Collected data:
══════════

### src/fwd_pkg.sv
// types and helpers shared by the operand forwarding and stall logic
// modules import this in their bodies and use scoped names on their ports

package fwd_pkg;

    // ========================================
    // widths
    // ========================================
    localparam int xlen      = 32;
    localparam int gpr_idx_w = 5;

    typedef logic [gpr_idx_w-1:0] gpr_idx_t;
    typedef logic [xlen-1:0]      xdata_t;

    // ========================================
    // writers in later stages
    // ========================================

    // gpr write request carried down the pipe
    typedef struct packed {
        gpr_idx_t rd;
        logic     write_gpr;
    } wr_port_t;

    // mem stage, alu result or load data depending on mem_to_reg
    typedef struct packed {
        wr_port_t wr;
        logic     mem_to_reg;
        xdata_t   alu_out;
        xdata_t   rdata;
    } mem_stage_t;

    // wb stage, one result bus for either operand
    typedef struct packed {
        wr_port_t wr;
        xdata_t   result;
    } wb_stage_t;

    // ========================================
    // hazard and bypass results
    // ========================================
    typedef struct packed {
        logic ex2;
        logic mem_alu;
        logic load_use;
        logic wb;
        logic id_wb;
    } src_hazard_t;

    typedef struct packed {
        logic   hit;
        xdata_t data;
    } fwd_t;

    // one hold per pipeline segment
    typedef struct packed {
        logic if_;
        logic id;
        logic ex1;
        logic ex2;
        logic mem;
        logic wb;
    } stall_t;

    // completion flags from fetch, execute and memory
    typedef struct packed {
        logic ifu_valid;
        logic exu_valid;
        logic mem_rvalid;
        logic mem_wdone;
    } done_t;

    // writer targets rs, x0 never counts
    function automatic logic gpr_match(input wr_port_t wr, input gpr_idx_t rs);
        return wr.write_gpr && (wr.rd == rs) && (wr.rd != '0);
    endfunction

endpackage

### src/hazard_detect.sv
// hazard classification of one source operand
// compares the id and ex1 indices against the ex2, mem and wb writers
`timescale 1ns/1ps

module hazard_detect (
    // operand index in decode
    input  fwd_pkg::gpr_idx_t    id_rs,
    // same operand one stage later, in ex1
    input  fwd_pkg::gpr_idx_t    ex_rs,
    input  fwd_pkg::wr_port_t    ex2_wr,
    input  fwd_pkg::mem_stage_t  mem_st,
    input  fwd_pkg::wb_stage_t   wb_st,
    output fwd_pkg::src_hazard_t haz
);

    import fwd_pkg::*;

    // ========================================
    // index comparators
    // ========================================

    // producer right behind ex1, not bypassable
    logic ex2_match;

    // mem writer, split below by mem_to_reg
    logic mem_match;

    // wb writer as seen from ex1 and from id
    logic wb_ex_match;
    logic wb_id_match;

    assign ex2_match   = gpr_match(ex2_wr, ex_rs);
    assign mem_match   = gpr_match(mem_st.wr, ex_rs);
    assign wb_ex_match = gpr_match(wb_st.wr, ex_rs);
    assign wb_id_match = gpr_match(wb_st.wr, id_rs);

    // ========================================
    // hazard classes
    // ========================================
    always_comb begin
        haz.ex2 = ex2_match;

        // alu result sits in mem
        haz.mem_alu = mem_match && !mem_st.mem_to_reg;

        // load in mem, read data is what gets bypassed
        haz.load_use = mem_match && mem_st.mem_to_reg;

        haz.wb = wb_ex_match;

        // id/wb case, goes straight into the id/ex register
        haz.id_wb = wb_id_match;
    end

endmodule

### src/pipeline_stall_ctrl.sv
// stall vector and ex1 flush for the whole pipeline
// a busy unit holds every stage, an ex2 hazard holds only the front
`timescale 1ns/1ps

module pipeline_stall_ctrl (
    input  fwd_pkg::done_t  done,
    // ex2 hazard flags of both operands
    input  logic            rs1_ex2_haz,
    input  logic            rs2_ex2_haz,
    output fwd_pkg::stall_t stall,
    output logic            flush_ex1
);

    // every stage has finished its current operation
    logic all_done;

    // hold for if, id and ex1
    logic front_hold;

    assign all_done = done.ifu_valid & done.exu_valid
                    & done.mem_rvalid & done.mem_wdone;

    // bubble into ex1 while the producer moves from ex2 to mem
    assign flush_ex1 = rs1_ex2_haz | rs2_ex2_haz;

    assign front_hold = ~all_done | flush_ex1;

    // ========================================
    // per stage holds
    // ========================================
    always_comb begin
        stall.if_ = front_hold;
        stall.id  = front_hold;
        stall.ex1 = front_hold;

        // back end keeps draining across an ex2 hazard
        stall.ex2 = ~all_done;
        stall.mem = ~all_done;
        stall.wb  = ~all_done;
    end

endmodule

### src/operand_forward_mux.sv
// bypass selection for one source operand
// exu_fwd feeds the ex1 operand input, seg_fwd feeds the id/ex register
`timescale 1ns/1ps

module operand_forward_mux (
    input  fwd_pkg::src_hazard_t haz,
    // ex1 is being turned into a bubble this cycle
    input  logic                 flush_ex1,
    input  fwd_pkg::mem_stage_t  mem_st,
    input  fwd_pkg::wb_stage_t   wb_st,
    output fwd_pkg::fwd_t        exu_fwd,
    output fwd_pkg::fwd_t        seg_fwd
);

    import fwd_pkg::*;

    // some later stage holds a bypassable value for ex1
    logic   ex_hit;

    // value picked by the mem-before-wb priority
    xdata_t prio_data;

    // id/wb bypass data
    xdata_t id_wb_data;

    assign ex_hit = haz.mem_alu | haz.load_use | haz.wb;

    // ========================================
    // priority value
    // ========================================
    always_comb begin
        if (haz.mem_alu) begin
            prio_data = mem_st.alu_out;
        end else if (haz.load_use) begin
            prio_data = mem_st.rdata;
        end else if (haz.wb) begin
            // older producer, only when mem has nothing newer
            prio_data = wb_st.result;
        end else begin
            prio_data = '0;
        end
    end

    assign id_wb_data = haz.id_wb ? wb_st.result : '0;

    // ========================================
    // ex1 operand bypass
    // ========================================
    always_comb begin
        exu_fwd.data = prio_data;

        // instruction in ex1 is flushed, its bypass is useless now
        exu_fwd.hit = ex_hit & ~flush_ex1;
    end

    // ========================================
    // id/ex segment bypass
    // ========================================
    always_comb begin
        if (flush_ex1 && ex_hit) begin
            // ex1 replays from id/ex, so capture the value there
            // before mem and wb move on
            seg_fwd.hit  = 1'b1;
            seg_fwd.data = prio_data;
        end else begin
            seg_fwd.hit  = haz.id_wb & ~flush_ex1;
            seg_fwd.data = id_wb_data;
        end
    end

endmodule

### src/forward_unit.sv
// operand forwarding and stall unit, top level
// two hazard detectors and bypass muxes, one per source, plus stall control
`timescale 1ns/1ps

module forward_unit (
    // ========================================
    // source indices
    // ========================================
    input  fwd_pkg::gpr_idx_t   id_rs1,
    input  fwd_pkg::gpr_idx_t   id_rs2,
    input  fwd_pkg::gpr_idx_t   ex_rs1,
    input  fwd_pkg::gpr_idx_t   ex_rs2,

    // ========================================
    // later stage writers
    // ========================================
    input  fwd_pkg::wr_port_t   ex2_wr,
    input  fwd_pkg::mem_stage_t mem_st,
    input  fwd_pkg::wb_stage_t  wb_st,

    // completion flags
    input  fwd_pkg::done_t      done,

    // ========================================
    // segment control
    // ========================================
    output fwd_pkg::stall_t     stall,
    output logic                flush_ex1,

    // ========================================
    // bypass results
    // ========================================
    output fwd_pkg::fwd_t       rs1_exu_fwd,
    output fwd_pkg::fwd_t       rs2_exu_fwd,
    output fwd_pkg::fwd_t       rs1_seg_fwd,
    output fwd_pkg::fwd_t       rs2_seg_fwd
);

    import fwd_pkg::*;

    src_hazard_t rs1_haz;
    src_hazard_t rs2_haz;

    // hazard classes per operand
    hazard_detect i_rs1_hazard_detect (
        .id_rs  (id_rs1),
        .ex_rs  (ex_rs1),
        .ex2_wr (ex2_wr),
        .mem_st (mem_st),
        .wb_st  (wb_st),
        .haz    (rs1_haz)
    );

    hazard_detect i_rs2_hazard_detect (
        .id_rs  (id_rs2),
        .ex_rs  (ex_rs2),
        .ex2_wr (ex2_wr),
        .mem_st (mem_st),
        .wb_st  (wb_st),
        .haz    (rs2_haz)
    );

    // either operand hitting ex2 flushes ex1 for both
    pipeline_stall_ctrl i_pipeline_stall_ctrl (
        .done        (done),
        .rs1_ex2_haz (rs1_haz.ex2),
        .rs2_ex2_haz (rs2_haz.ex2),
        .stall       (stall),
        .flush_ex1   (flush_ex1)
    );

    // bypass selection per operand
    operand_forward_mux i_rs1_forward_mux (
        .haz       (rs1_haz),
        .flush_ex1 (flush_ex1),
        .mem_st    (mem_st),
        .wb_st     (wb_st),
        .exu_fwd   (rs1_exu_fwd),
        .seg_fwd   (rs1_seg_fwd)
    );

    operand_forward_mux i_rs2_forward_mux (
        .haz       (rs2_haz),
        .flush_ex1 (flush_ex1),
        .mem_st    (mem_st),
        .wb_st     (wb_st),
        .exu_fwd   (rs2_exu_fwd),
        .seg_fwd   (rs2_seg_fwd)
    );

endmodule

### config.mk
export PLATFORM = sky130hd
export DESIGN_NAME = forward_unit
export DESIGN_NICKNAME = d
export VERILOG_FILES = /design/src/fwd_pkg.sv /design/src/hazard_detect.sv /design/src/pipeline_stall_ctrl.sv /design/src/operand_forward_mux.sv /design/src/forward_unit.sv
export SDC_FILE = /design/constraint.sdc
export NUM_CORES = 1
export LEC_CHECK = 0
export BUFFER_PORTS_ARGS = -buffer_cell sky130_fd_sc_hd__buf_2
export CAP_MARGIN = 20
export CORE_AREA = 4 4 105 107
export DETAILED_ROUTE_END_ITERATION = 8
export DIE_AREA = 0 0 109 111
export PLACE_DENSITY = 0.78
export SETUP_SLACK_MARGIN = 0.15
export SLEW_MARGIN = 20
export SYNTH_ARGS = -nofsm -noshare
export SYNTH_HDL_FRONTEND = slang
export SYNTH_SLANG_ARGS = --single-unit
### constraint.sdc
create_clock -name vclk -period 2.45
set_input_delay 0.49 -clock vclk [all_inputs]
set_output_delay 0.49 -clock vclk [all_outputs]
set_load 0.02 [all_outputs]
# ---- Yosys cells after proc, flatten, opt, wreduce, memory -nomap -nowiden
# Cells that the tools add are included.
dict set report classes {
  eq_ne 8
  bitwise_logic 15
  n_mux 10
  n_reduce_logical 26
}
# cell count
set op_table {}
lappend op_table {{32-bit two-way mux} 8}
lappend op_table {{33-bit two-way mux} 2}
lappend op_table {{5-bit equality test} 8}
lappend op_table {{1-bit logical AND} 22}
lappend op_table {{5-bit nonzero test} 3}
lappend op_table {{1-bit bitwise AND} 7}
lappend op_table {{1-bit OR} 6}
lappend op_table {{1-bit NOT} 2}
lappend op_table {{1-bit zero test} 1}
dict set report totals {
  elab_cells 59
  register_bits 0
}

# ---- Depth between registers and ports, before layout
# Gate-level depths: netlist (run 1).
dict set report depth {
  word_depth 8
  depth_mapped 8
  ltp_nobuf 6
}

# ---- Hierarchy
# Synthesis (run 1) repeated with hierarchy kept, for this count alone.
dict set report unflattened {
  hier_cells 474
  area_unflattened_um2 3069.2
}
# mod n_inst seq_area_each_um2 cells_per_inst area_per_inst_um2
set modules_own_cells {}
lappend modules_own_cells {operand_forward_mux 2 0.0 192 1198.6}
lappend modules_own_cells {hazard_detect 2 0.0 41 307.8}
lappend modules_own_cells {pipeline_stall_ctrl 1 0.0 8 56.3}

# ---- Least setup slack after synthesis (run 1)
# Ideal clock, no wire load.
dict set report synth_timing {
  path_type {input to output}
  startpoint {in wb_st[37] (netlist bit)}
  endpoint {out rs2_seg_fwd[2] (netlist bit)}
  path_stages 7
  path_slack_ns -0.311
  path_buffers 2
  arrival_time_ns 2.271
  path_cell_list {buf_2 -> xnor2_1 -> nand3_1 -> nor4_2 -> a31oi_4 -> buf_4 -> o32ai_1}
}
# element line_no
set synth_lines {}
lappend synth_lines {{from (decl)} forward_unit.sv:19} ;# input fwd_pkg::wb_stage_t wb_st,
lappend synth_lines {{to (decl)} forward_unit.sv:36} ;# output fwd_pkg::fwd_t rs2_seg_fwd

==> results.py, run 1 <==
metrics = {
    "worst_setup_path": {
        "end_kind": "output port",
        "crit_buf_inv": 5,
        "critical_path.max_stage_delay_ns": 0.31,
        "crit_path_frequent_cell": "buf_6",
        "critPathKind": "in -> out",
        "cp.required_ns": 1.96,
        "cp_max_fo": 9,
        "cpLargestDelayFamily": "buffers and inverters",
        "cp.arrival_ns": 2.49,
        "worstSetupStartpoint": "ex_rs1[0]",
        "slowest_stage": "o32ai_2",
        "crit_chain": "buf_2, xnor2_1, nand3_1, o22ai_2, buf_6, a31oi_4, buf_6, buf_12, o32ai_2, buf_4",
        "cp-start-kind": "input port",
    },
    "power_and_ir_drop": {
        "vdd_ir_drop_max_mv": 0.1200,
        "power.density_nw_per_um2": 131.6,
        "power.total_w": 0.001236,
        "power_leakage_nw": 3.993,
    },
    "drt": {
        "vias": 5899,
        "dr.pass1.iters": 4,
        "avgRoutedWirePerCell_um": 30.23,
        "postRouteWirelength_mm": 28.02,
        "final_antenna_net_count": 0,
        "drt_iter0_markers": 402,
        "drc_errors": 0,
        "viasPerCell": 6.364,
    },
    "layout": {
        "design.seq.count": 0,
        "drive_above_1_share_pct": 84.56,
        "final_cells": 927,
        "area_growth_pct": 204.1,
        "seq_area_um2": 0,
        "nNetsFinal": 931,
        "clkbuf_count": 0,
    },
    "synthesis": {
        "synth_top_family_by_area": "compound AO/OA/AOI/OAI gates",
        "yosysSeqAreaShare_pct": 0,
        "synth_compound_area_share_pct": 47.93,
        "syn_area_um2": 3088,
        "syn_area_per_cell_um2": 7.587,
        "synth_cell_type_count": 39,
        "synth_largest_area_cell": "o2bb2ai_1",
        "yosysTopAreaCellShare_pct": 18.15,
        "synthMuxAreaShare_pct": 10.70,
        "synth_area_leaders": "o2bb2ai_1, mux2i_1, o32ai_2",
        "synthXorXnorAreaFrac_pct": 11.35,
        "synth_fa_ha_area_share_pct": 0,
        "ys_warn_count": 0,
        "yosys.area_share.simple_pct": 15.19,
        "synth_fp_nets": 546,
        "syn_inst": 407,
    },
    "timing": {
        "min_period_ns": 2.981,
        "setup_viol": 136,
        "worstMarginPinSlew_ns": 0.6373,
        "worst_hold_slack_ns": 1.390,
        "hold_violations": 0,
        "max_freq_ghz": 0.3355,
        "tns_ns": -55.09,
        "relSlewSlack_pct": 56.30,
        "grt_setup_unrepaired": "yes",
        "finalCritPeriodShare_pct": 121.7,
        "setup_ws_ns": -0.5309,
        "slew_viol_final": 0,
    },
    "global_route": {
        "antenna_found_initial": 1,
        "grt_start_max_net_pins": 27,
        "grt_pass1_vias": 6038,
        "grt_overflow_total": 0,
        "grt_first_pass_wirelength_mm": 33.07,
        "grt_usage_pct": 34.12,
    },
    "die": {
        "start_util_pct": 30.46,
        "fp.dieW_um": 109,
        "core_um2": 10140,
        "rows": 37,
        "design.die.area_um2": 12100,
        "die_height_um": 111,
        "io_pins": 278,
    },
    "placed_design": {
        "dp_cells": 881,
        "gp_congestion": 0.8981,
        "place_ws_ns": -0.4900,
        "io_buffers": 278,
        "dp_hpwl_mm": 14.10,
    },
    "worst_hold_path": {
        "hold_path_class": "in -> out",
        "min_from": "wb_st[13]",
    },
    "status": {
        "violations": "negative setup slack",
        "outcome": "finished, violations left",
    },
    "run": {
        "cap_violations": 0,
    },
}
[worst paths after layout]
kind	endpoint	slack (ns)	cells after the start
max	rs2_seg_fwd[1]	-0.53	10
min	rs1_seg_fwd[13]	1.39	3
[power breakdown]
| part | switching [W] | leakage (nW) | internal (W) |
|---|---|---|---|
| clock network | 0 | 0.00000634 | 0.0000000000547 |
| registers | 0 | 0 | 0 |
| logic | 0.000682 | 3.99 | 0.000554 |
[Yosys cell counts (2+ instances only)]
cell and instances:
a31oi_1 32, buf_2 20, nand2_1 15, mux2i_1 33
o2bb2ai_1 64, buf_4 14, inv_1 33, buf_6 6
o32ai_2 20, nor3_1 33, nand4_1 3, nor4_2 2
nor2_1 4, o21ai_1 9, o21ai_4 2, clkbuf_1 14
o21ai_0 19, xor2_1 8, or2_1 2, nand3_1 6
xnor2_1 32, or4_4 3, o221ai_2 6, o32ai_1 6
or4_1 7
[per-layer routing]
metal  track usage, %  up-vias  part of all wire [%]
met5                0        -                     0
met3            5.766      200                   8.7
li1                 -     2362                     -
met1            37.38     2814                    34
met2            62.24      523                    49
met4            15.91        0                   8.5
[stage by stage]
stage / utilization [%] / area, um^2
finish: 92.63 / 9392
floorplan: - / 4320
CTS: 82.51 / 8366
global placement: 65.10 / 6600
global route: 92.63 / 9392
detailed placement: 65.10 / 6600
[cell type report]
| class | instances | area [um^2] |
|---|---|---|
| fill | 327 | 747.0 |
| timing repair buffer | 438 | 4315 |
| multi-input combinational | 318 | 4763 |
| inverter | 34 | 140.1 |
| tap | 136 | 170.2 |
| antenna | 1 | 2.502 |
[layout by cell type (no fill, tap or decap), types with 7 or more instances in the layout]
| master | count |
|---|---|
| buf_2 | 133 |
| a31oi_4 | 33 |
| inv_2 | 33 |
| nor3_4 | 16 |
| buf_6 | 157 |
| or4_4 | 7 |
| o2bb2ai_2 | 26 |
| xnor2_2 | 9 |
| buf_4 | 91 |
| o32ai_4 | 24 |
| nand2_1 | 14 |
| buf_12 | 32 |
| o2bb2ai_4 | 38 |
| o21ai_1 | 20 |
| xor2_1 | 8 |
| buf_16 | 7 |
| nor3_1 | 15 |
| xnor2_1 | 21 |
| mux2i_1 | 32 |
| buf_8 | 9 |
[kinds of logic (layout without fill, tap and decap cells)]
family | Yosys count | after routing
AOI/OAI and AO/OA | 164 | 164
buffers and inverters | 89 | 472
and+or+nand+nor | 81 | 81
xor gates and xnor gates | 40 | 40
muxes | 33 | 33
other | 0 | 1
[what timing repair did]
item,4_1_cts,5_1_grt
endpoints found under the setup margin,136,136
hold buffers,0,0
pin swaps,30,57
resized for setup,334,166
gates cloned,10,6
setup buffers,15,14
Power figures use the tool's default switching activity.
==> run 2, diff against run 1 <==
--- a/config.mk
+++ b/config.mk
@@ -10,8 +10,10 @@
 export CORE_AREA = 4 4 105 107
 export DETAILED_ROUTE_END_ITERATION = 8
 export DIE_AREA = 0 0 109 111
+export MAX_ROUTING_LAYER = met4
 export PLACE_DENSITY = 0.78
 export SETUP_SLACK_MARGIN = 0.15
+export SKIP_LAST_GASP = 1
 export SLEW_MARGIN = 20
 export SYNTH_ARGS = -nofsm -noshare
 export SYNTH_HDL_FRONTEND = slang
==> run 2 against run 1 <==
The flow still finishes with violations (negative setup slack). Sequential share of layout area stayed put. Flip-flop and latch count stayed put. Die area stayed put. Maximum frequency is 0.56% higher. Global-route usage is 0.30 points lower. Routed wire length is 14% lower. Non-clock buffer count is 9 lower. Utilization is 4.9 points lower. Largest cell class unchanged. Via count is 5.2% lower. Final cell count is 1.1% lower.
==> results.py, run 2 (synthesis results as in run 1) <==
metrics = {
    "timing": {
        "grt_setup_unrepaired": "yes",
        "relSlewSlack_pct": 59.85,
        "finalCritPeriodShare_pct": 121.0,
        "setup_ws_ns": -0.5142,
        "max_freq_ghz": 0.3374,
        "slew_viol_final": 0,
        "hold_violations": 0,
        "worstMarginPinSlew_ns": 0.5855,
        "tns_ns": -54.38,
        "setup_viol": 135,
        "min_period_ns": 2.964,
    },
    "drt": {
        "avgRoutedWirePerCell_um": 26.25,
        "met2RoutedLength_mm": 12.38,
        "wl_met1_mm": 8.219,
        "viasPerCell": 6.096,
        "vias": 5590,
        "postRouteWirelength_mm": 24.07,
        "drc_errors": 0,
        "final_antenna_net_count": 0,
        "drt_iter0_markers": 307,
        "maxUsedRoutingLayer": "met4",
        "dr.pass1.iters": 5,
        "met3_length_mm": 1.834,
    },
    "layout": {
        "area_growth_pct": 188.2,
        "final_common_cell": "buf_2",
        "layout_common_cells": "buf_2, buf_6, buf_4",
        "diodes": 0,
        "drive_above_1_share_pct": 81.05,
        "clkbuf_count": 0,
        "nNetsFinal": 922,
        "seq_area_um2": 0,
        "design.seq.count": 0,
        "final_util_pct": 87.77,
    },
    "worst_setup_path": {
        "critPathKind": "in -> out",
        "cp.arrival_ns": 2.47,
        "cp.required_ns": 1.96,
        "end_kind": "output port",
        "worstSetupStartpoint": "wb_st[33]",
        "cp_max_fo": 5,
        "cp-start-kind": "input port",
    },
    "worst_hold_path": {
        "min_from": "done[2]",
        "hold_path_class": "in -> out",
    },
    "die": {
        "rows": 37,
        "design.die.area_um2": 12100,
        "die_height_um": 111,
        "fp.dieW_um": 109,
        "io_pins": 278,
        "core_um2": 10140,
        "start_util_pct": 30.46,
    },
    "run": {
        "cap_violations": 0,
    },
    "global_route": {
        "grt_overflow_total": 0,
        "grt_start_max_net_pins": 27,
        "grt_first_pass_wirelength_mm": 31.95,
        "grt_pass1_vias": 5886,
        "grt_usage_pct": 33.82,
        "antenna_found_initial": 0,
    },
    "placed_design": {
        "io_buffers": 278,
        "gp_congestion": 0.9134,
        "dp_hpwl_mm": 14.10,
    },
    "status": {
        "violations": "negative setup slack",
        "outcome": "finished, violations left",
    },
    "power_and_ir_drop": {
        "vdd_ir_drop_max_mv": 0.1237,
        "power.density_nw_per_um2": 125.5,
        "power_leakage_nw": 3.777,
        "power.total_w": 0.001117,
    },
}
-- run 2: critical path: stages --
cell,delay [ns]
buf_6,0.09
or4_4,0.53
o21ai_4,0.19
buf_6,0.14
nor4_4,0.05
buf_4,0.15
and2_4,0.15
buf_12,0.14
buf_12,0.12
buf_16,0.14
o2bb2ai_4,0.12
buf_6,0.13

══════════

● **TASK**
Among the lines above, which ones include the word "inverters"? Copy them.

● **REPLY**
        "cpLargestDelayFamily": "buffers and inverters",
buffers and inverters | 89 | 472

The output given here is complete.